Macro Mondays: GDP Per Capita


Welcome to another edition of Macro Mondays! Today I want to shift the focus globally and talk about determining how much wealth exists relative to the number of people in individual countries. This is meant to supplement our article a couple weeks ago on which countries possess the strongest economies: today we will talk about part of that overall measurement, which is GDP per capita.which countries possess the strongest economies

To learn more about GDP per capita and other investing terms, please check out Investopedia’s website.

What does ‘Per Capita’ mean?

Per capita is a Latin term that translates into “by head,” basically meaning “average per person.” Per capita can take the place of saying “per person” in any number of statistical observances. In most cases, the phrase is used in relation to economic data or reporting, but it can also be used in almost any other occurrence of population description.

What is ‘Per Capita GDP ‘?

Per capita GDP is a measure of the total output of a country that takes gross domestic product (GDP) and divides it by the number of people in the country. The per capita GDP is especially useful when comparing one country to another, because it shows the relative performance of the countries. A rise in per capita GDP signals growth in the economy and tends to reflect an increase in productivity.

So what does ‘Per Capita GDP ‘ really measure?

GDP is one of the primary indicators of a country’s economic performance.

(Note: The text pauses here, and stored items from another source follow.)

==> src/rtl/crl_pkg.sv <==
package crl_pkg;
  localparam int PAGE_SHIFT = 12;
  localparam int PAGE_W     = 20;
  localparam int ADDR_W     = PAGE_W + PAGE_SHIFT;
  localparam int PROP_W     = 8;
  localparam int WORD_W     = 64;
  localparam int LEG_BLKS   = 6;
  localparam logic [3:0] LEG_FIRST_BLK = 4'hA;

  typedef struct packed {
    logic [PROP_W-1:0] rom_prop;
    logic [PAGE_W-1:0] rom_base;
    logic [PROP_W-1:0] dev_prop;
    logic [PAGE_W-1:0] sys_top;
    logic [PROP_W-1:0] sys_prop;
  } dflt_t;

  typedef struct packed {
    logic [WORD_W-LEG_BLKS*PROP_W-2:0] rsvd;
    logic                              en;
    logic [LEG_BLKS-1:0][PROP_W-1:0]   prop;
  } leg_t;

  typedef struct packed {
    logic [PAGE_W-1:0]                 end_pg;
    logic [PAGE_W-1:0]                 start_pg;
    logic [WORD_W-2*PAGE_W-PROP_W-2:0] rsvd;
    logic                              en;
    logic [PROP_W-1:0]                 prop;
  } range_t;
endpackage

==> src/rtl/crl_range_match.sv <==
module crl_range_match
  import crl_pkg::*;
(
  input  logic [PAGE_W-1:0] start_pg,
  input  logic [PAGE_W-1:0] end_pg,
  input  logic              en,
  input  logic [PAGE_W-1:0] page,
  output logic              hit
);
  logic above_start;
  logic below_end;

  always_comb begin
    above_start = (page >= start_pg);
    below_end   = (page <= end_pg);
    hit         = en && above_start && below_end;
  end
endmodule
$ cat src/rtl/seqmul_pkg.sv
package seqmul_pkg;

  localparam int HALF_W = 8;
  localparam int OP_W   = 2 * HALF_W;
  localparam int RES_W  = 2 * OP_W;
  localparam int LAT_W  = 3;

  typedef enum logic [2:0] {
    PH_LL   = 3'd0,
    PH_HH   = 3'd1,
    PH_LH   = 3'd2,
    PH_HL   = 3'd3,
    PH_FIXB = 3'd4,
    PH_FIXA = 3'd5
  } phase_e;

  // Cycles from acceptance to done, per mode.
  function automatic logic [LAT_W-1:0] op_latency(input logic sgn, input logic byt);
    if (byt) return sgn ? LAT_W'(3) : LAT_W'(1);
    return sgn ? LAT_W'(6) : LAT_W'(4);
  endfunction

  function automatic logic is_last(input phase_e ph, input logic sgn, input logic byt);
    if (sgn)  return ph == PH_FIXA;
    if (byt)  return ph == PH_LL;
    return ph == PH_HL;
  endfunction

  function automatic phase_e next_phase(input phase_e ph, input logic byt);
    case (ph)
      PH_LL:   return byt ? PH_FIXB : PH_HH;
      PH_HH:   return PH_LH;
      PH_LH:   return PH_HL;
      PH_HL:   return PH_FIXB;
      PH_FIXB: return PH_FIXA;
      default: return PH_LL;
    endcase
  endfunction

  // Subtract v from bits [31:16] when en is set.
  function automatic logic [RES_W-1:0] sub_upper(input logic [RES_W-1:0] acc,
                                                 input logic en,
                                                 input logic [OP_W-1:0] v);
    if (!en) return acc;
    return {acc[RES_W-1:OP_W] - v, acc[OP_W-1:0]};
  endfunction

  // Subtract v from bits [15:8] when en is set (byte mode).
  function automatic logic [RES_W-1:0] sub_byte1(input logic [RES_W-1:0] acc,
                                                 input logic en,
                                                 input logic [HALF_W-1:0] v);
    if (!en) return acc;
    return {acc[RES_W-1:OP_W], acc[OP_W-1:HALF_W] - v, acc[HALF_W-1:0]};
  endfunction

  function automatic logic [RES_W-1:0] acc_step(input phase_e ph,
                                                input logic [RES_W-1:0] acc,
                                                input logic [OP_W-1:0] prod,
                                                input logic [OP_W-1:0] a,
                                                input logic [OP_W-1:0] b,
                                                input logic byt);
    case (ph)
      PH_LL:   return {{OP_W{1'b0}}, prod};
      PH_HH:   return acc + {prod, {OP_W{1'b0}}};
      PH_LH,
      PH_HL:   return acc + {{HALF_W{1'b0}}, prod, {HALF_W{1'b0}}};
      PH_FIXB: return byt ? sub_byte1(acc, b[HALF_W-1], a[HALF_W-1:0])
                          : sub_upper(acc, b[OP_W-1], a);
      PH_FIXA: return byt ? sub_byte1(acc, a[HALF_W-1], b[HALF_W-1:0])
                          : sub_upper(acc, a[OP_W-1], b);
      default: return acc;
    endcase
  endfunction

endpackage
--- config.mk ---
export PLATFORM = sky130hd
export DESIGN_NAME = multimode_serial_tx
export DESIGN_NICKNAME = d
export VERILOG_FILES = /design/src/rtl/sptx_pkg.sv /design/src/rtl/sptx_bit_timer.sv /design/src/rtl/sptx_frame_shifter.sv /design/src/rtl/sptx_done_flag.sv /design/src/rtl/multimode_serial_tx.sv
export SDC_FILE = /design/constraint.sdc
export NUM_CORES = 1
export LEC_CHECK = 0
export BUFFER_PORTS_ARGS = -buffer_cell sky130_fd_sc_hd__buf_4
export CORE_MARGIN = 2
export CORE_UTILIZATION = 57
export CTS_BUF_LIST = sky130_fd_sc_hd__clkbuf_16
export CTS_CLUSTER_SIZE = 12
export DETAILED_ROUTE_END_ITERATION = 8
export GPL_ROUTABILITY_DRIVEN = 0
export PLACE_DENSITY_LB_ADDON = 0.1
export SYNTH_ARGS = -nofsm -noshare
export SYNTH_HDL_FRONTEND = slang
export SYNTH_SLANG_ARGS = --single-unit
export TNS_END_PERCENT = 30
--- constraint.sdc ---
create_clock -name clk -period 2.6 [get_ports clk]
set_clock_uncertainty 0.15 [all_clocks]
set_input_delay 0 -clock clk [delete_from_list [all_inputs] [get_ports clk]]
set_output_delay 0 -clock clk [all_outputs]
set_load 0.03 [all_outputs]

It is calculated by either adding up the annual incomes of all working-age citizens or by totaling the value of all final goods and services produced in the country during the year. Per capita GDP is sometimes used as an indicator of standard of living, with higher per capita GDP equating to a higher standard of living.

How does it measure a country’s productivity?

Per capita GDP can also be used to measure the productivity of a country’s workforce, as it measures the total output of goods and services per each member of the workforce in a given nation. However, many economists state that a better measure of worker productivity may be GDP per hours worked. Per capita GDP does not take into account the influence of technology over a worker’s output. If two countries each have a workforce that possesses an equal measure of per capita GDP, it appears that both nations hold an equal standard of living. However, a further examination of GDP per hours worked offers a different view of worker efficiency. The country with the lower GDP per hours worked actually enjoys more leisure time.